Tuesday, August 25, 2009

surprisingly eventful

was initiated into the world of owning a dog this morning when i had to bathe roscoe at 6:30 this morning after me stepped in his own... well... you can guess. awesome. good thing he's cute and now he smells like pears!

hung out at my parents house with roland and john for a while while i waited to take the pup to his first vet appointment - we watched dexter. god damn i love that show. at the vet, the doctor said that roscoe is going to be a big guy with a great disposition and has a great heart (literally - a loud ticker - all strong and shit!). he had to go back for shots and a clipping and... the next bit of story requires a small bit of context - my mom had been telling me that every time i leave roscoe with her he wouldn't fuss or whine or cry or pace but would watch me leave, wait a minute to see if i was coming back and then throw his head back and howl a big long bellowing howl and then head back to play. i had never heard it so i thought she must be exaggerating... until today. when i left him in the exam room so he could get his shots i could see him through an observation window but he couldn't see me - he stood and looked at the door and then threw his tiny furry head back, closed his eyes, and howled like someone had died. it broke my heart. but as my mom said a minute later he was alright... dogs really are amazing - especially roscoe. he manages to be really loving (when he sits on my lap he rests his head on my chest and stares up at me - everytime he does it i am a goner...) but totally independent at the same time. he'll go off and play for an hour but every 15 minutes or so will come to "check in." i am not sure if it is to see that i am still there and watching or because he is watching out for me... i have a feeling i will figure that out as he gets older. anyways - rambling again - he got his shots, behaved beautifully and everyone fell in love at the vet's office... i love having a dog that is so well behaved and i can take wherever i want and i never have to worry about him barking or jumping up or getting hyper or making a mess... i am so lucky.

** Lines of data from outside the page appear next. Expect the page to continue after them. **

==> flow/run.sh <==
#!/bin/bash
# OpenROAD 26Q1-2900-gdf79404cd8, Yosys 0.63+post, stock flow scripts
make -C /OpenROAD-flow-scripts/flow DESIGN_CONFIG=/design/flow/config.mk WORK_HOME=/design/flow/orfs finish
==> flow/config.mk <==
export PLATFORM = sky130hd
export DESIGN_NAME = preprocess
export DESIGN_NICKNAME = preprocess
export VERILOG_FILES = /design/flow/design.v
export SDC_FILE = /design/flow/constraint.sdc
export NUM_CORES = 4
export LEC_CHECK = 1
export CORE_UTILIZATION = 30
export SYNTH_HDL_FRONTEND = slang
==> flow/constraint.sdc <==
current_design preprocess

set clk_period 5.1
set clk_io_pct 0.2

create_clock -name clk0 -period $clk_period [get_ports {clk}]

set non_clock_inputs [all_inputs -no_clocks]
set_input_delay [expr $clk_period * $clk_io_pct] -clock clk0 $non_clock_inputs
set_output_delay [expr $clk_period * $clk_io_pct] -clock clk0 [all_outputs]
## flow/run.sh

```bash
#!/bin/bash
# OpenROAD 26Q1-2900-gdf79404cd8, Yosys 0.63+post, stock flow scripts
make -C /OpenROAD-flow-scripts/flow DESIGN_CONFIG=/design/flow/config.mk WORK_HOME=/design/flow/orfs finish
```

## flow/config.mk

```make
export PLATFORM = sky130hd
export DESIGN_NAME = merge
export DESIGN_NICKNAME = merge
export VERILOG_FILES = /design/flow/design.v
export SDC_FILE = /design/flow/constraint.sdc
export NUM_CORES = 4
export LEC_CHECK = 1
export CORE_AREA = 10 10 440 440
export DIE_AREA = 0 0 450 450
export SYNTH_HDL_FRONTEND = slang
```

## flow/constraint.sdc

```tcl
current_design merge

set clk_period 4.2
set clk_io_pct 0.2

create_clock -name clk0 -period $clk_period [get_ports {clk}]

set non_clock_inputs [all_inputs -no_clocks]
set_input_delay [expr $clk_period * $clk_io_pct] -clock clk0 $non_clock_inputs
set_output_delay [expr $clk_period * $clk_io_pct] -clock clk0 [all_outputs]
```
**flow/config.mk**
```make
export PLATFORM = sky130hd
export DESIGN_NAME = shuffler
export DESIGN_NICKNAME = shuffler
export VERILOG_FILES = /design/flow/design.v
export SDC_FILE = /design/flow/constraint.sdc
export NUM_CORES = 4
export LEC_CHECK = 1
export CORE_UTILIZATION = 30
export SYNTH_HDL_FRONTEND = slang
```
**flow/constraint.sdc**
```tcl
current_design shuffler

set clk_period 15.4
set clk_io_pct 0.2

create_clock -name clk0 -period $clk_period [get_ports {clk}]

set non_clock_inputs [all_inputs -no_clocks]
set_input_delay [expr $clk_period * $clk_io_pct] -clock clk0 $non_clock_inputs
set_output_delay [expr $clk_period * $clk_io_pct] -clock clk0 [all_outputs]
```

i got back from the vet's office and my parents had to head off to norwalk hospital to visit joey "lemons" limone and his wife at the hospital (everyone is alright - funny story involving a kid head butting someone - the not so funny punchline of tracey in the hospital for nerve damage). while they were out i watched "the bad seed" which came out in '56. it was AMAZING. completely unnerving and at 126 minutes long it subtely and beautiful builds suspense almost unnoticeably until about an hour into the movie when you realize your face is contorted and you are clenching your jaw. the end of the film is astounding and then... for the credits... instead of letting them role by with music that should match the mood the movie leaves you in (unnerved, upset, and thoughtful) they turn on like ragtime and then each of the characters bow and it COMPLETELY shattered the illusion. it was bizarre for sure. however, even though they shattered the ending tone, i still made the dogs go into the basement with me to change into my pjs because i was still pretty freaked out.

tired now - roscoe is too... he is furiously biting his own arm (a common "moooom i'm tired, put me to bed please" signal). drifting off while thinking of hot air balloons and knee deep mud.